Half of the reviews in the data are positive and the other half is negative, so both types are equally represented.

In [35]:
positives.head(20)

Unnamed: 0,index,review,sentiment
0,0,One of the other reviewers has mentioned that ...,positive
1,1,A wonderful little production. <br /><br />The...,positive
2,2,I thought this was a wonderful way to spend ti...,positive
3,4,"Petter Mattei's ""Love in the Time of Money"" is...",positive
4,5,"Probably my all-time favorite movie, a story o...",positive
5,6,I sure would like to see a resurrection of a u...,positive
6,9,If you like original gut wrenching laughter yo...,positive
7,14,This a fantastic movie of three prisoners who ...,positive
8,16,Some films just simply should not be remade. T...,positive
9,18,"I remember this film,it was the first film i h...",positive


Below is a review on the short film `Spatula Madness` which gives us an idea of what a positive review might sound like.

In [36]:
positives['review'][42]

"This short film that inspired the soon-to-be full length feature - Spatula Madness - is a hilarious piece that contends against similar cartoons yielding multiple writers. The short film stars Edward the Spatula who after being fired from his job, joins in the fight against the evil spoons. This premise allows for some funny content near the beginning, but is barely present for the remainder of the feature. This film's 15-minute running time is absorbed by some odd-ball comedy and a small musical number. Unfortunately not much else lies below it. The plot that is set up doesn't really have time to show. But it's surely follows it plot better than many high-budget Hollywood films. This film is worth watching at least a few times. Take it for what it is, and don't expect a deep story."

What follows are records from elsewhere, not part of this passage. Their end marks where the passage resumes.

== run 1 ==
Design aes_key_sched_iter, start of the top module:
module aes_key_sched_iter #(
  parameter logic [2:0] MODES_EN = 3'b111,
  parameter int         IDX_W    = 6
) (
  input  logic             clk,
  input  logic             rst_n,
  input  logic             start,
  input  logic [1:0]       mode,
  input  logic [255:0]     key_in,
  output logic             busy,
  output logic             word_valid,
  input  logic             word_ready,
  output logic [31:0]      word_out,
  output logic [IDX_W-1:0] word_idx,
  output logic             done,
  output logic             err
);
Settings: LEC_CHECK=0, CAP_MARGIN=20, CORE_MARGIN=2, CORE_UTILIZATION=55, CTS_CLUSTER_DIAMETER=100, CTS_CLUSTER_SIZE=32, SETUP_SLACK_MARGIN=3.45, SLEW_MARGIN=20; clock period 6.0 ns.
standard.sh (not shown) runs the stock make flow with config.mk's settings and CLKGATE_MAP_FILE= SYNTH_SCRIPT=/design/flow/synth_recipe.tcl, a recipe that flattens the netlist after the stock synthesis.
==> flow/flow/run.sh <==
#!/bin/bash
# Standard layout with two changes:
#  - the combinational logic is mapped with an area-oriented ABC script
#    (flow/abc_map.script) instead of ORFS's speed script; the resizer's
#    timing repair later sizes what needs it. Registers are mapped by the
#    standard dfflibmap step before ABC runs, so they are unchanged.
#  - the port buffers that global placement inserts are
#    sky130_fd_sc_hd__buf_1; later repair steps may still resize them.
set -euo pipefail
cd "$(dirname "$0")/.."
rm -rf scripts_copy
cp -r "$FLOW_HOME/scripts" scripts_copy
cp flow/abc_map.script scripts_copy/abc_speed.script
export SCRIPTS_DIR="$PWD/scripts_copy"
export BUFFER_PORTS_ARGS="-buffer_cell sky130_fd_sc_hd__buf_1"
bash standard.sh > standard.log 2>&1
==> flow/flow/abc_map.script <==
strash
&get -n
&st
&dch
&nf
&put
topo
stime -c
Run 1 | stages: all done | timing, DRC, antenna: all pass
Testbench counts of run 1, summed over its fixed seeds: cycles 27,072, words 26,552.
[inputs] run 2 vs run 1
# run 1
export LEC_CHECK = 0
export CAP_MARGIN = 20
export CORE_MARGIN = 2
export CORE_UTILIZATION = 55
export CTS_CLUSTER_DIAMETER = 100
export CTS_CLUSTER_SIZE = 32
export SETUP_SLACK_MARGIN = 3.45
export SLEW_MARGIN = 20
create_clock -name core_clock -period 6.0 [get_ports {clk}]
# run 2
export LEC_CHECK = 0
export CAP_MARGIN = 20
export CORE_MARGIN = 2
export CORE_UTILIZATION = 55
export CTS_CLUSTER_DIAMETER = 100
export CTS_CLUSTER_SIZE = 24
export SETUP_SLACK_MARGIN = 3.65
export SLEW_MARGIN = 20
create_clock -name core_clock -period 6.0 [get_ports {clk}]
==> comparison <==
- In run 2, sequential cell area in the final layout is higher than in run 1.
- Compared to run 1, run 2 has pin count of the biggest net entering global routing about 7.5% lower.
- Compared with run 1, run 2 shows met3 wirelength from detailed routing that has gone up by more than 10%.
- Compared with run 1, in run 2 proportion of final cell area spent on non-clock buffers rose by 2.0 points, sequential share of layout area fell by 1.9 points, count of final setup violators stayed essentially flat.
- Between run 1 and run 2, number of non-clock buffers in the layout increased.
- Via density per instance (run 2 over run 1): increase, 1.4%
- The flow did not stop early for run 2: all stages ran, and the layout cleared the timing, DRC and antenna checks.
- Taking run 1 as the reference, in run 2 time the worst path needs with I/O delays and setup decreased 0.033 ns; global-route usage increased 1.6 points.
From an optimization exercise on the open Yosys and OpenROAD flow, aimed at small area; shortcuts taken in it are not production practice.
The RTL was checked by simulation tests, not by an equivalence proof against the original design.
Power is estimated from default activity; no workload was simulated.

v6:
## aq_ifu_ibuf_queue
module aq_ifu_ibuf_queue #(
  parameter int DEPTH   = 16,
  parameter int CRT_NUM = 3,
  parameter int RET_NUM = 2,
  parameter int HINFO_W = 22,
  localparam int PTR_W  = $clog2(DEPTH),
  localparam int CNT_W  = $clog2(DEPTH+1)
) (
  input  logic                         forever_cpuclk,
  input  logic                         cpurst_b,
  input  logic                         ibuf_flush_en,
  input  logic [CRT_NUM-1:0]           ibuf_create_vld,
  input  logic [16*CRT_NUM-1:0]        ibuf_create_inst,
  input  logic [2*CRT_NUM-1:0]         ibuf_create_pred_taken,
  input  logic [HINFO_W*CRT_NUM-1:0]   ibuf_create_halt_info,
  input  logic [CRT_NUM-1:0]           ibuf_create_acc_err,
  input  logic [CRT_NUM-1:0]           ibuf_create_pgflt,
  output logic                         ibuf_create_rdy,
  input  logic [RET_NUM-1:0]           ibuf_retire_en,
  output logic [RET_NUM-1:0]           ibuf_head_vld,
  output logic [16*RET_NUM-1:0]        ibuf_head_inst,
  output logic [2*RET_NUM-1:0]         ibuf_head_pred_taken,
  output logic [HINFO_W*RET_NUM-1:0]   ibuf_head_halt_info,
  output logic [RET_NUM-1:0]           ibuf_head_acc_err,
  output logic [RET_NUM-1:0]           ibuf_head_pgflt,
  output logic [CNT_W-1:0]             ibuf_entry_cnt
);
Size: roughly 2200 cells after synthesis, roughly 690 flip-flops, ~230 I/O pins.
export LEC_CHECK = 0
export CAP_MARGIN = 10
export CORE_MARGIN = 2
export CORE_UTILIZATION = 65
export PLACE_DENSITY = 0.75
export SLEW_MARGIN = 10
create_clock -name core_clock -period 6.0 [get_ports {forever_cpuclk}]
standard.sh (not shown) runs the stock make flow with config.mk's settings and CLKGATE_MAP_FILE= SYNTH_SCRIPT=/design/flow/synth_recipe.tcl, a recipe that flattens the netlist after the stock synthesis.
==> flow/flow/run.sh <==
#!/bin/bash
# Own layout flow: the standard ORFS flow, except for the ABC step of
# synthesis. Registers and everything before ABC are exactly the standard
# synthesis. ABC then runs twice:
#  1. on the load/hold select logic in front of each payload flip-flop
#     (the cells within three levels of a dfxtp D pin), with a cell
#     library restricted so that it maps to and-or cells (flow/abc_ff.script);
#  2. on the rest of the logic, with an area-oriented script
#     (flow/abc_area.script).
# Extra ORFS make variables come from flow/make_vars.txt.
set -euo pipefail
W=$PWD
F=$W/flow
cat > $W/my_synth.tcl <<EOF
proc abc {args} {
  set i [lsearch -exact \$args -script]
  set a1 \$args
  set a2 \$args
  lset a1 [expr {\$i + 1}] $F/abc_ff.script
  lset a2 [expr {\$i + 1}] $F/abc_area.script
  foreach p {*o22ai* *o21ai* *o2bb2* *a2bb2* *mux2* *o22a_* *a22oi* *o211* *a211* *o221* *a221*} {
    lappend a1 -dont_use \$p
  }
  yosys select -set ffd t:sky130_fd_sc_hd__dfxtp_1 %ci1:+sky130_fd_sc_hd__dfxtp_1\[D\] %ci3 t:\\\$_* %i
  yosys abc {*}\$a1 @ffd
  yosys abc {*}\$a2
}
source $W/synth_recipe.tcl
EOF
EXTRA=()
[[ -f $F/make_vars.txt ]] && mapfile -t EXTRA < <(grep -v '^#' $F/make_vars.txt | grep -v '^$')
make -C $FLOW_HOME DESIGN_CONFIG=$FLOW_CONFIG WORK_HOME=$W/orfs CLKGATE_MAP_FILE= \
  SYNTH_SCRIPT=$W/my_synth.tcl "${EXTRA[@]}" finish > $W/make_finish.log 2>&1
R=$W/orfs/results/$FLOW_PLATFORM/aq_ifu_ibuf_queue/base
: # left out here: write the final layout as DEF
==> flow/flow/abc_area.script <==
strash
dch
amap
topo
==> flow/flow/abc_ff.script <==
strash
&get -n
&nf -a
&put
==> flow/flow/make_vars.txt <==
# extra ORFS make variables, one per line
BUFFER_PORTS_ARGS=-buffer_cell sky130_fd_sc_hd__buf_1
CTS_ARGS=-sink_clustering_enable -repair_clock_nets -dont_use_dummy_load -buf_list {sky130_fd_sc_hd__clkbuf_4 sky130_fd_sc_hd__clkbuf_8} -sink_clustering_size 16 -sink_clustering_max_diameter 45
### v6 -> v7
==> flow/flow/abc_area.script <==
strash
dch
amap -F 1000
topo
==> flow/flow/make_vars.txt <==
# extra ORFS make variables, one per line
BUFFER_PORTS_ARGS=-buffer_cell sky130_fd_sc_hd__buf_1
CTS_ARGS=-sink_clustering_enable -repair_clock_nets -dont_use_dummy_load -buf_list {sky130_fd_sc_hd__clkbuf_8 sky130_fd_sc_hd__clkbuf_16} -root_buf sky130_fd_sc_hd__clkbuf_16 -tree_buf sky130_fd_sc_hd__clkbuf_16 -sink_clustering_buffer sky130_fd_sc_hd__clkbuf_8 -sink_clustering_size 16 -sink_clustering_max_diameter 45
[summary]
Cmp v6 and v7 / leakage power total / lower: v7. The number of antenna violations at the first check in global routing in v7 was higher than what v6 gave. In the flow results for v6 and v7, the combinational power share is smaller on v7. From v6 to v7 the numbers moved as follows: number of non-clock buffers shrank by 0.33%, sequential group power held steady, sequential share of layout area held steady. Looking at count of vias placed by the detailed router, v7 sits above v6. | total power | v7 vs v6 | ≈ equal |. v7 | stages: all done | timing, DRC, antenna: all pass. The lower met3 track demand over resource in global routing of v6 and v7 is in v7.


Another version of the RTL of aq_ifu_ibuf_queue (not shown whole).
Size: about 1700 cells after synthesis, roughly 0.027 mm2 of cells after synthesis.
==> flow/config.mk <==
export PLATFORM = sky130hd
export DESIGN_NAME = aq_ifu_ibuf_queue
export DESIGN_NICKNAME = aq_ifu_ibuf_queue
export VERILOG_FILES = /design/flow/design.v
export SDC_FILE = /design/flow/constraint.sdc
export NUM_CORES = 4
export LEC_CHECK = 0
export CAP_MARGIN = 20
export CORE_MARGIN = 2
export CORE_UTILIZATION = 65
export PLACE_DENSITY = 0.75
export SLEW_MARGIN = 20
==> flow/constraint.sdc <==
create_clock -name core_clock -period 6.0 [get_ports {forever_cpuclk}]
set_input_delay 1.2000 -clock core_clock [delete_from_list [all_inputs] [get_ports {forever_cpuclk}]]
set_output_delay 1.2000 -clock core_clock [all_outputs]
set_load 0.01 [all_outputs]
==> flow/flow/run.sh <==
#!/bin/bash
# Own layout flow: the standard ORFS flow, except that synthesis maps the
# logic with an area-oriented ABC script (flow/abc_area.script). Registers and
# everything before the ABC step are exactly the standard synthesis.
set -euo pipefail
W=$PWD
F=$W/flow
cat > $W/my_synth.tcl <<EOF
proc abc {args} {
  set i [lsearch -exact \$args -script]
  if {\$i >= 0} { lset args [expr {\$i + 1}] $F/abc_area.script }
  yosys abc {*}\$args
}
source $W/synth_recipe.tcl
EOF
EXTRA=()
[[ -f $F/make_vars.txt ]] && mapfile -t EXTRA < <(grep -v '^#' $F/make_vars.txt | grep -v '^$')
make -C $FLOW_HOME DESIGN_CONFIG=$FLOW_CONFIG WORK_HOME=$W/orfs CLKGATE_MAP_FILE= \
  SYNTH_SCRIPT=$W/my_synth.tcl "${EXTRA[@]}" finish > $W/make_finish.log 2>&1
R=$W/orfs/results/$FLOW_PLATFORM/aq_ifu_ibuf_queue/base
: # left out here: write the final layout as DEF
==> flow/flow/abc_area.script <==
strash
&get -n
&st
&dch
&nf -a -R 1000
&put
strash
dch
amap
topo
==> flow/flow/make_vars.txt <==
# extra ORFS make variables, one per line
BUFFER_PORTS_ARGS=-buffer_cell sky130_fd_sc_hd__buf_1
CTS_ARGS=-sink_clustering_enable -repair_clock_nets -dont_use_dummy_load
The starting point went through all stages and came out clean.
Source: an optimization exercise on an open RTL-to-GDS flow (aim: small area and a short achievable clock period). Production flows keep margins and buffers that such runs may drop. Where RTL was checked, it was by simulation tests only, not by an equivalence proof against the original. No activity file was given, so power comes from the tool's default toggle rates.

## try-indigo
## obstacle_field
module obstacle_field #(
    parameter int NUM_OBSTACLES = 10,
    parameter int SCROLL_SPEED  = 4
) (
    input  logic                                                   clk,
    input  logic                                                   rst_n,
    input  logic [1:0]                                             gamemode,
    output logic [playfield_pkg::score_bits-1:0]                   score,
    output logic [NUM_OBSTACLES-1:0][playfield_pkg::x_bits-1:0]    box_left,
    output logic [NUM_OBSTACLES-1:0][playfield_pkg::x_bits-1:0]    box_right,
    output logic [NUM_OBSTACLES-1:0][playfield_pkg::y_bits-1:0]    box_top,
    output logic [NUM_OBSTACLES-1:0][playfield_pkg::y_bits-1:0]    box_bottom
);
export LEC_CHECK = 0
export CAP_MARGIN = 0
export CORE_MARGIN = 2
export CORE_UTILIZATION = 65
export CTS_BUF_LIST = sky130_fd_sc_hd__clkbuf_16
export CTS_CLUSTER_DIAMETER = 80
export CTS_CLUSTER_SIZE = 30
export SLEW_MARGIN = 0
create_clock -name core_clock -period 13.0 [get_ports {clk}]
standard.sh (not shown) runs the stock make flow with config.mk's settings and CLKGATE_MAP_FILE= SYNTH_SCRIPT=/design/flow/synth_recipe.tcl, a recipe that flattens the netlist after the stock synthesis.
==> flow/flow/run.sh <==
#!/bin/bash
# Standard layout, with the smallest buffer on every port, timing repair
# aiming at a shorter period than the constraint asks, and the tie cells of
# the constant outputs paired (one conb_1 drives a HI and a LO port).
set -euo pipefail
export BUFFER_PORTS_ARGS="-buffer_cell sky130_fd_sc_hd__buf_1"
export SETUP_SLACK_MARGIN=8.85
results="$PWD/orfs/results/sky130hd/obstacle_field/base"
bash standard.sh "$results/3_3_place_gp.odb" > standard_place.log 2>&1
TIE_ODB="$results/3_3_place_gp.odb" openroad -no_init -no_splash -exit flow/merge_ties.tcl > merge_ties.log 2>&1
bash standard.sh > standard.log 2>&1
==> flow/flow/merge_ties.tcl <==
# Pair the tie cells that each drive one constant output port: one conb_1 has
# both a HI and a LO pin, so each LO tie cell's port moves to the LO pin of the
# nearest HI tie cell, and the emptied cell is removed.
set odb_file $::env(TIE_ODB)
read_db $odb_file
set block [ord::get_db_block]

proc port_xy {net} {
  set bt [lindex [$net getBTerms] 0]
  set bb [$bt getBBox]
  return [list [expr {([$bb xMin] + [$bb xMax]) / 2}] [expr {([$bb yMin] + [$bb yMax]) / 2}]]
}

set his {}
set los {}
foreach inst [$block getInsts] {
  if {[[$inst getMaster] getName] ne "sky130_fd_sc_hd__conb_1"} { continue }
  set hnet [[$inst findITerm HI] getNet]
  set lnet [[$inst findITerm LO] getNet]
  if {$hnet ne "NULL" && $lnet eq "NULL" && [llength [$hnet getBTerms]] == 1 && [llength [$hnet getITerms]] == 1} {
    lappend his [list $inst [port_xy $hnet]]
  } elseif {$lnet ne "NULL" && $hnet eq "NULL" && [llength [$lnet getBTerms]] == 1 && [llength [$lnet getITerms]] == 1} {
    lappend los [list $inst [port_xy $lnet]]
  }
}
puts "tie cells: [llength $his] HI, [llength $los] LO"

set merged 0
foreach lo $los {
  lassign $lo linst lxy
  set best -1
  set bestd 0
  set i 0
  foreach hi $his {
    lassign $hi hinst hxy
    set d [expr {abs([lindex $hxy 0] - [lindex $lxy 0]) + abs([lindex $hxy 1] - [lindex $lxy 1])}]
    if {$best < 0 || $d < $bestd} { set best $i; set bestd $d }
    incr i
  }
  if {$best < 0} { break }
  set hinst [lindex [lindex $his $best] 0]
  set his [lreplace $his $best $best]
  set it [$linst findITerm LO]
  set net [$it getNet]
  $it disconnect
  [$hinst findITerm LO] connect $net
  odb::dbInst_destroy $linst
  incr merged
  puts "merged [$net getName] at distance [expr {$bestd / 1000.0}] um"
}
puts "merged $merged tie cells"
write_db $odb_file
Setup changes, try-indigo to try-amber
- a change of CORE_UTILIZATION from 65 to 60
diff --git a/flow/flow/run.sh b/flow/flow/run.sh
--- a/flow/flow/run.sh
+++ b/flow/flow/run.sh
@@ -7 +7 @@
-export SETUP_SLACK_MARGIN=8.85
+export SETUP_SLACK_MARGIN=8.8
Results
Maximum frequency: try-indigo vs try-amber — no meaningful difference. Summary of the comparison: largest stage delay on the critical path is higher in try-amber, relative to try-indigo. On worst hold margin, try-amber and try-indigo are neck and neck. From try-indigo to try-amber the numbers moved as follows: floorplan die area rose by about 8%; layout buffering overhead excluding clock cells dropped 0.66 points. Lower width of the chip was reported by try-indigo, not try-amber.
Background: an optimization exercise with open tools, aiming at small area. Do not read the settings as production practice.
At most, simulation tests tie the RTL to the original design; equivalence was not proved.
No functional check of the RTL was part of run 4.
Power figures rest on the tool's default switching activity, not on a simulated workload.

--- design.v ---
module register_file #(
  parameter int DATA_WIDTH = 32,
  parameter int ADDR_WIDTH = 5
) (
  input  logic                  clk,
  input  logic                  rst,
  input  logic                  reg_write,
  input  logic [ADDR_WIDTH-1:0] rs1,
  input  logic [ADDR_WIDTH-1:0] rs2,
  input  logic [ADDR_WIDTH-1:0] rd,
  input  logic [DATA_WIDTH-1:0] write_data,
  output logic [DATA_WIDTH-1:0] read_data1,
  output logic [DATA_WIDTH-1:0] read_data2
);
  localparam int DEPTH = 2 ** ADDR_WIDTH;
  logic [DATA_WIDTH-1:0] regs [DEPTH];
  logic                  wr_en;
  assign wr_en = reg_write && (rd != '0);
  always_ff @(posedge clk or posedge rst) begin
    if (rst) begin
      for (int i = 0; i < DEPTH; i++) begin
        regs[i] <= '0;
      end
    end else if (wr_en) begin
      regs[rd] <= write_data;
    end
  end
  always_comb begin
    read_data1 = regs[rs1];
    read_data2 = regs[rs2];
    if (rs1 == '0) read_data1 = '0;
    if (rs2 == '0) read_data2 = '0;
  end
endmodule
What follows belongs to an exercise in optimizing a design on an open flow for a short achievable clock period and few clock cycles per item; a production flow would make more cautious choices.
Function was checked by simulation only, so behaviour that the tests miss may differ from the original.

--- design.v ---
module maze_generator #(
  parameter logic [15:0] DEFAULT_SEED = 16'hACE1
) (
  input  logic         clk,
  input  logic         resetn,
  input  logic         start,
  input  logic [15:0]  seed,
  output logic [624:0] maze,
  output logic         load,
  output logic         busy
);
  typedef enum logic [2:0] {IDLE, INIT, CHECK, CARVE, POP, DONE} state_t;
  localparam logic [624:0] FIRST_CELL = 625'(1) << 26;
  state_t       state;
  logic [143:0] visited;
  logic [7:0]   stack [144];
  logic [7:0]   sp;
  logic [15:0]  lfsr;
  logic [7:0]   top, ci, cj, nbr;
  logic [3:0]   avail;
  logic [1:0]   dir;
  logic [9:0]   cell_bit, wall_bit, nbr_bit;
  logic         lfsr_fb;
  function automatic logic [1:0] pick(input logic [3:0] a, input logic [1:0] r);
    logic [1:0] d;
    pick = r;
    for (int k = 3; k >= 0; k--) begin
      d = r + 2'(k);
      if (a[d]) pick = d;
    end
  endfunction
  always_comb begin
    top      = (sp != 8'd0) ? stack[sp - 8'd1] : 8'd0;
    ci       = top % 8'd12;
    cj       = top / 8'd12;
    avail[0] = (cj != 8'd0)  && !visited[top - 8'd12];
    avail[1] = (ci != 8'd11) && !visited[top + 8'd1];
    avail[2] = (cj != 8'd11) && !visited[top + 8'd12];
    avail[3] = (ci != 8'd0)  && !visited[top - 8'd1];
    dir      = pick(avail, lfsr[1:0]);
    cell_bit = 10'(cj) * 10'd50 + 10'(ci) * 10'd2 + 10'd26;
    lfsr_fb  = lfsr[15] ^ lfsr[13] ^ lfsr[12] ^ lfsr[10];
    case (dir)
      2'd0:    begin wall_bit = cell_bit - 10'd25; nbr_bit = cell_bit - 10'd50; nbr = top - 8'd12; end
      2'd1:    begin wall_bit = cell_bit + 10'd1;  nbr_bit = cell_bit + 10'd2;  nbr = top + 8'd1;  end
      2'd2:    begin wall_bit = cell_bit + 10'd25; nbr_bit = cell_bit + 10'd50; nbr = top + 8'd12; end
      default: begin wall_bit = cell_bit - 10'd1;  nbr_bit = cell_bit - 10'd2;  nbr = top - 8'd1;  end
    endcase
  end
  always_ff @(posedge clk or negedge resetn) begin
    if (!resetn) begin
      state   <= IDLE;
      maze    <= '0;
      load    <= 1'b0;
      busy    <= 1'b0;
      sp      <= 8'd0;
      visited <= '0;
      lfsr    <= DEFAULT_SEED;
    end else begin
      case (state)
        IDLE, DONE: if (start) begin
          state   <= INIT;
          maze    <= FIRST_CELL;
          visited <= 144'd1;
          sp      <= 8'd1;
          lfsr    <= (seed == 16'd0) ? DEFAULT_SEED : seed;
          busy    <= 1'b1;
          load    <= 1'b0;
        end
        INIT: state <= CHECK;
        CHECK: begin
          if (sp == 8'd0) begin
            state <= DONE;
            busy  <= 1'b0;
            load  <= 1'b1;
          end else if (|avail) begin
            state <= CARVE;
          end else begin
            state <= POP;
          end
        end
        CARVE: begin
          maze[wall_bit] <= 1'b1;
          maze[nbr_bit]  <= 1'b1;
          visited[nbr]   <= 1'b1;
          sp             <= sp + 8'd1;
          lfsr           <= {lfsr[14:0], lfsr_fb};
          state          <= CHECK;
        end
        POP: begin
          sp    <= sp - 8'd1;
          state <= CHECK;
        end
        default: state <= IDLE;
      endcase
    end
  end
  always_ff @(posedge clk) begin
    if ((state == IDLE || state == DONE) && start) stack[0] <= 8'd0;
    else if (state == CARVE)                       stack[sp] <= nbr;
  end
endmodule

Below is a review for a movie `War Inc` which gives us an idea of what a negative review might sound like.
It should be noted that there appear to be `HTML` elements peppered in some of the reviews. In this example we see a `<br />` tag.

In [40]:
negatives['review'][13]

'This film tried to be too many things all at once: stinging political satire, Hollywood blockbuster, sappy romantic comedy, family values promo... the list goes on and on. It failed miserably at all of them, but there was enough interest to keep me from turning it off until the end.<br /><br />Although I appreciate the spirit behind WAR, INC., it depresses me to see such a clumsy effort, especially when it will be taken by its targets to reflect the lack of the existence of a serious critique, rather than simply the poor writing, direction, and production of this particular film.<br /><br />There is a critique to be made about the corporatization of war. But poking fun at it in this way diminishes the true atrocity of what is happening. Reminds me a bit of THREE KINGS, which similarly trivializes a genuine cause for concern.'

To begin breaking down reviews and what words might entail a negative or positive review we might want to try and see what words are most popularly used...

In [42]:
pd.Series(' '.join(positives['review']).lower().split()).value_counts()[:100]

the      326268
and      171379
a        160990
of       150754
to       129608
          ...  
two        6515
don't      6251
made       6227
being      6218
make       6204
Length: 100, dtype: int64

But as expected, this approach will result in finding a lot of the words will be prepositions, determiners, conjuctions or very basic words found in speech.